The mechanism underlying the relationship between ALT/HDL-C and DM remains unknown, but it could be attributed that high ALT has a strong relationship with insulin resistance31,32. Furthermore, increased fasting glucagon has been found to be associated with elevated ALT31. Additionally, there is a reverse association between ALT and Adiponectin33. Previous studies have indicated that low level of Adiponectin increases insulin resistance34,35. On the other hand, Adiponectin prevents the apoptosis of pancreatic beta cells and increases their lifespan36. Elevated ALT is considered one of the markers for non-alcoholic fatty liver disease (NAFLD), which is more prevalent in people with type 2 DM37. Also, high levels of HDL-C modulate glucose metabolism38, prevent apoptosis of pancreatic beta cells39,40, and increase glucose absorption in skeletal muscle cells38, which are proposed mechanisms for the association between HDL-C and DM.

As a secondary result, this study showed that hypertension is one of the risk factors of DM. A previous article of ShECS has also shown the association between hypertension and DM41. Other studies, have identified hypertension as a risk factor for DM as well9,42.

The results of this study showed that the prevalence of DM in women was higher compared to men, which aligns with the findings of the previous phase of the ShECS. This difference is likely due to the higher prevalence of obesity among women in this age group43.

After controlling for other risk factors, our findings demonstrated a robust and noteworthy association between waist circumference and DM. This outcome aligns with previous studies that have identified abdominal obesity, regardless of BMI, as a risk factor for heart diseases, DM, and high blood pressure44,45. Waist circumference is also a better predictor than BMI for comorbidities45. Additional research has indicated that people with abdominal obesity or central obesity exhibit greater severity of insulin resistance and a higher likelihood of developing DM compared to those without these risk factors. Independently, abdominal obesity exhibits a significant association with the risk of DM46,47.

High sample size, population-based sampling, conducting examinations and tests with good quality control and assurance, as well as using appropriate analysis methods are the strengths of this study.
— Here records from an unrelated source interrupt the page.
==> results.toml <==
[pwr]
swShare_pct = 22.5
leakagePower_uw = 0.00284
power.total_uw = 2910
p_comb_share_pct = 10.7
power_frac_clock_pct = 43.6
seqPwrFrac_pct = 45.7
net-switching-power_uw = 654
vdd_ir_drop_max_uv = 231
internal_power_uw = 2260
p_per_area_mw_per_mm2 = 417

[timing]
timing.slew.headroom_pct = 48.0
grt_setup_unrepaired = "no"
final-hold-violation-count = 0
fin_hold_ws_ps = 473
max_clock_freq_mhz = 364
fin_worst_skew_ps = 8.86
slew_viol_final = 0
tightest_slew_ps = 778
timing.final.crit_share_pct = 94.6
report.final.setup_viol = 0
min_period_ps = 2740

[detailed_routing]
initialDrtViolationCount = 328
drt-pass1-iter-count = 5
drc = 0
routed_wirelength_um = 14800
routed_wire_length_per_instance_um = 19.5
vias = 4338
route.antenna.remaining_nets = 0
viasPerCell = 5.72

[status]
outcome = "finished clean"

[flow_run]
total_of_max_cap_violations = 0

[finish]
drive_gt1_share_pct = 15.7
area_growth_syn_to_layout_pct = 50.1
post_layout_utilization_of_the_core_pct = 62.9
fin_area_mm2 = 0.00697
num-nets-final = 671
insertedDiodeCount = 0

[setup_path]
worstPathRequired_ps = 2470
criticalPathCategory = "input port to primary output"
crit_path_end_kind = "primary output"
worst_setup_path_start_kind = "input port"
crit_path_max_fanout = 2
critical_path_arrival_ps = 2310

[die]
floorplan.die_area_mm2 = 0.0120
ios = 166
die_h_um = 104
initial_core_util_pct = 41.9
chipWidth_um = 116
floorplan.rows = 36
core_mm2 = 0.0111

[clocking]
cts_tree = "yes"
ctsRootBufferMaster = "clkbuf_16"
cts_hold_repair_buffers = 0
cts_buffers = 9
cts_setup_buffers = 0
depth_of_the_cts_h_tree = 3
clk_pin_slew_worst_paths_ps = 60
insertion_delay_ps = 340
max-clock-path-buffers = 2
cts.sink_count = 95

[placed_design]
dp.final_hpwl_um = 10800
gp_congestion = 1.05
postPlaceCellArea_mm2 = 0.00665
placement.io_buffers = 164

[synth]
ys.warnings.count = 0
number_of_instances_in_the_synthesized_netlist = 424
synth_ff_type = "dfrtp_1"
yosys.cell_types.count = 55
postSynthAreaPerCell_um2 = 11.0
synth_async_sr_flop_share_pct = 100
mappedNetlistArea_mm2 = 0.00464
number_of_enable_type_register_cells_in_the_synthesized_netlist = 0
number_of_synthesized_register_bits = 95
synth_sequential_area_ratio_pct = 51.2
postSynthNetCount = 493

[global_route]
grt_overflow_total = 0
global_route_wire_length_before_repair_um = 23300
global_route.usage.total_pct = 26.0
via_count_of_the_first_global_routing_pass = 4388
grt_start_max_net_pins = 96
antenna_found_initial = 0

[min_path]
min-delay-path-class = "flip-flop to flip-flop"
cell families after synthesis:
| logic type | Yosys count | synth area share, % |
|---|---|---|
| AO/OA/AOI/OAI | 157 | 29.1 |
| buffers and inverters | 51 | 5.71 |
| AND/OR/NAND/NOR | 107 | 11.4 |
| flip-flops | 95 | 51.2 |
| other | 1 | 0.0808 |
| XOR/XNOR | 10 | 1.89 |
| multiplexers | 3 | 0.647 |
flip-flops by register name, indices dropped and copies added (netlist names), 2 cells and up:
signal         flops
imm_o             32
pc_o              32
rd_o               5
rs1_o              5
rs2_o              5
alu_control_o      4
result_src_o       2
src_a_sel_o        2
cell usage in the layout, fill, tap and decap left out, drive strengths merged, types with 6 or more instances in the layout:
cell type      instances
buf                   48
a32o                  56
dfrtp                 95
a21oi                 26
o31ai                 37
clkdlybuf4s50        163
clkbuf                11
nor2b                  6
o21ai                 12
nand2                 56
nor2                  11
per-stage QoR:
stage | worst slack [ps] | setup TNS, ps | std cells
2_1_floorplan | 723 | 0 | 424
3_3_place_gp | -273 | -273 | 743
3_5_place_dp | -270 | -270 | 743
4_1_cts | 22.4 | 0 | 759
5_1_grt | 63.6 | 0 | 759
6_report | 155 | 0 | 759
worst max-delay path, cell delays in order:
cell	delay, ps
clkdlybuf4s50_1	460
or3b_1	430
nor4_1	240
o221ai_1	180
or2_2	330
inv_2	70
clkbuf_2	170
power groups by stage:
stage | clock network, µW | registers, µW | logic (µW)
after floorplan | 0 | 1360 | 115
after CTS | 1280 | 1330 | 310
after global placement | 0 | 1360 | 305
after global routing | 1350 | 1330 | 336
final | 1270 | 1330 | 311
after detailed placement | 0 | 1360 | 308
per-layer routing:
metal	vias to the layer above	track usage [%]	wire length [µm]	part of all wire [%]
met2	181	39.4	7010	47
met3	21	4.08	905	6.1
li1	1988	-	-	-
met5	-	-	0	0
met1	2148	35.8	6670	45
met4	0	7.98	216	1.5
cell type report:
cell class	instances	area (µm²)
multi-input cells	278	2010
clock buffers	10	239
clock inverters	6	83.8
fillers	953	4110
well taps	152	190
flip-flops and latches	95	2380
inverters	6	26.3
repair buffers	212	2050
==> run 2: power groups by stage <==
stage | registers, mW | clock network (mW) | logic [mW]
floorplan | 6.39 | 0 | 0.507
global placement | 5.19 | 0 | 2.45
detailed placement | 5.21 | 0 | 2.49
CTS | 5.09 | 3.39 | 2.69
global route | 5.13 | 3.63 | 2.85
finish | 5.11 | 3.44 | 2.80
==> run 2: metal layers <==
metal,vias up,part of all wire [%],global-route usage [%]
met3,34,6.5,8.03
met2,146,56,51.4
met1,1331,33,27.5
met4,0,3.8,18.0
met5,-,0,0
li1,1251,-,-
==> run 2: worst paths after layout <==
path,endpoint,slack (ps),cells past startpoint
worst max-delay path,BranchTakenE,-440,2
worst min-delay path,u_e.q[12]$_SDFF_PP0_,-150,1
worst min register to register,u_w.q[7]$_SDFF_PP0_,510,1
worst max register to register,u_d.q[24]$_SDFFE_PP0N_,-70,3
<file path="config.mk">
export PLATFORM = sky130hd
export DESIGN_NAME = ppufb
export DESIGN_NICKNAME = d
export VERILOG_FILES = /design/src/rtl/ppufb_pkg.sv /design/src/rtl/pxfifo.sv /design/src/rtl/ppufb.sv
export SDC_FILE = /design/constraint.sdc
export NUM_CORES = 1
export LEC_CHECK = 0
export BUFFER_PORTS_ARGS = -buffer_cell sky130_fd_sc_hd__buf_2
export CORE_ASPECT_RATIO = 0.6
export CORE_UTILIZATION = 40
export DETAILED_ROUTE_END_ITERATION = 7
export SETUP_SLACK_MARGIN = 0.3
export SYNTH_ARGS = -nofsm -noshare
export SYNTH_HDL_FRONTEND = slang
export SYNTH_SLANG_ARGS = --single-unit
export TNS_END_PERCENT = 20
</file>
<file path="constraint.sdc">
create_clock -name clk -period 7.9 [get_ports clk]
set_input_delay 1.58 -clock clk [delete_from_list [all_inputs] [get_ports clk]]
set_output_delay 1.58 -clock clk [all_outputs]
set_load 0.05 [all_outputs]
</file>
===== src/rtl/lenia_raster_counter.sv =====
// Raster-order (i, j) position register for the sweep, with the flat
// result-buffer address and a last-cell flag kept alongside.
module lenia_raster_counter
  import lenia_pkg::*;
#(
  parameter int unsigned SIZE   = DEFAULT_SIZE,
  parameter int unsigned IDX_W  = $clog2(SIZE),
  parameter int unsigned ADDR_W = $clog2(SIZE * SIZE)
) (
  input  logic              clk_i,
  input  logic              rst_ni,
  input  logic              clear_i,
  input  logic              advance_i,
  output logic [IDX_W-1:0]  i_o,
  output logic [IDX_W-1:0]  j_o,
  output logic [ADDR_W-1:0] addr_o,
  output logic              last_o
);

  localparam logic [IDX_W-1:0] MAX_IDX = IDX_W'(SIZE - 1);

  logic [IDX_W-1:0]  i_q, i_d;
  logic [IDX_W-1:0]  j_q, j_d;
  logic [ADDR_W-1:0] addr_q, addr_d;
  logic              last_q, last_d;

  // The final cell wraps back to (0, 0) so the coordinates stay in range.
  always_comb begin
    i_d    = i_q;
    j_d    = j_q;
    addr_d = addr_q;
    last_d = last_q;
    if (clear_i) begin
      i_d    = '0;
      j_d    = '0;
      addr_d = '0;
      last_d = 1'(SIZE == 1);
    end else if (advance_i) begin
      if (j_q == MAX_IDX) begin
        j_d = '0;
        i_d = (i_q == MAX_IDX) ? '0 : i_q + IDX_W'(1);
      end else begin
        j_d = j_q + IDX_W'(1);
      end
      addr_d = ADDR_W'(i_d) * ADDR_W'(SIZE) + ADDR_W'(j_d);
      last_d = (i_d == MAX_IDX) && (j_d == MAX_IDX);
    end
  end

  always_ff @(posedge clk_i) begin
    if (!rst_ni) begin
      i_q    <= '0;
      j_q    <= '0;
      addr_q <= '0;
      last_q <= 1'b0;
    end else begin
      i_q    <= i_d;
      j_q    <= j_d;
      addr_q <= addr_d;
      last_q <= last_d;
    end
  end

  assign i_o    = i_q;
  assign j_o    = j_q;
  assign addr_o = addr_q;
  assign last_o = last_q;

endmodule
### src/rtl/seq_pkg.sv
// Shared types and constants for the instruction sequencer: opcodes, ALU encodings,
// FSM states and instruction field positions. STEP_WAIT exists only with SEQ_SINGLE_STEP_EN.
package seq_pkg;

  localparam int INSTR_W  = 32;
  localparam int OP_LSB   = 24;
  localparam int DEST_LSB = 16;
  localparam int SRC2_LSB = 8;
  localparam int SRC1_LSB = 0;
  localparam int IMM_LSB  = 0;
  localparam int BYTE_W   = 8;

  localparam logic [7:0] OP_MOV   = 8'h00;
  localparam logic [7:0] OP_ADD   = 8'h01;
  localparam logic [7:0] OP_AND   = 8'h02;
  localparam logic [7:0] OP_OR    = 8'h03;
  localparam logic [7:0] OP_LOADI = 8'h08;
  localparam logic [7:0] OP_SUB   = 8'h09;

  typedef enum logic [2:0] {
    ALU_FWD = 3'b000,
    ALU_ADD = 3'b001,
    ALU_AND = 3'b010,
    ALU_OR  = 3'b011
  } alu_op_e;

  typedef enum logic [2:0] {
    S_IDLE,
    S_FETCH,
    S_DECODE,
    S_EXECUTE,
    S_WRITEBACK
`ifdef SEQ_SINGLE_STEP_EN
    , S_STEP_WAIT
`endif
  } state_e;

endpackage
However, there are also some limitations to consider. Firstly, it is important to note that the results of this study are based on the third phase of the ShECS, meaning that causal inferences cannot be made due to the cross-sectional nature of the study. Secondly, it is worth mentioning that certain lab tests such as GTT, were not measured in this study. Lastly, the age group of the studied population was limited to individuals between 50 and 74 years old. The results of this study can be utilized to construct a diabetes prediction model. However, it is important to note that the development of a prediction model requires longitudinal studies, which was not a primary objective of this cross-sectional study.

Shahroud is a typical city in Iran, and like the entire country, the majority of its society is made up of the Fars race. No particular ethnicity dominates in the city. Additionally, the average literacy, age, gender composition, and most health indicators of the population are almost similar to the national average. Thus, the results of this study can be cautiously generalized to Iranians in the studied age groups.

Conclusion

ALT to HDL-C ratio has a direct nonlinear association with DM, and it can be used as a combined marker to predict DM. More studies with cohort design are needed to confirm this issue. Increasing age, abdominal obesity, high blood pressure and female sex were associated with an increased odd of DM.